Exercise goal –
Every line from the one that contains "final cells by" to the end of the records must be restated word for word. No other line belongs in the answer.

** Opening Data shown block **

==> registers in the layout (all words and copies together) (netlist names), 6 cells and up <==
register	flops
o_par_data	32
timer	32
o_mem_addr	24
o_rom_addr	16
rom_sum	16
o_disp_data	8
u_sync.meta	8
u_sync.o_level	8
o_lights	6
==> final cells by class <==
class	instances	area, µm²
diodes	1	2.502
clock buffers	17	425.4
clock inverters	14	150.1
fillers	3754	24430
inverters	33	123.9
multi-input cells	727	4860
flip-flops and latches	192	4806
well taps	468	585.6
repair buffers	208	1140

** Closing Data shown block **

Worked solution –
==> final cells by class <==
class	instances	area, µm²
diodes	1	2.502
clock buffers	17	425.4
clock inverters	14	150.1
fillers	3754	24430
inverters	33	123.9
multi-input cells	727	4860
flip-flops and latches	192	4806
well taps	468	585.6
repair buffers	208	1140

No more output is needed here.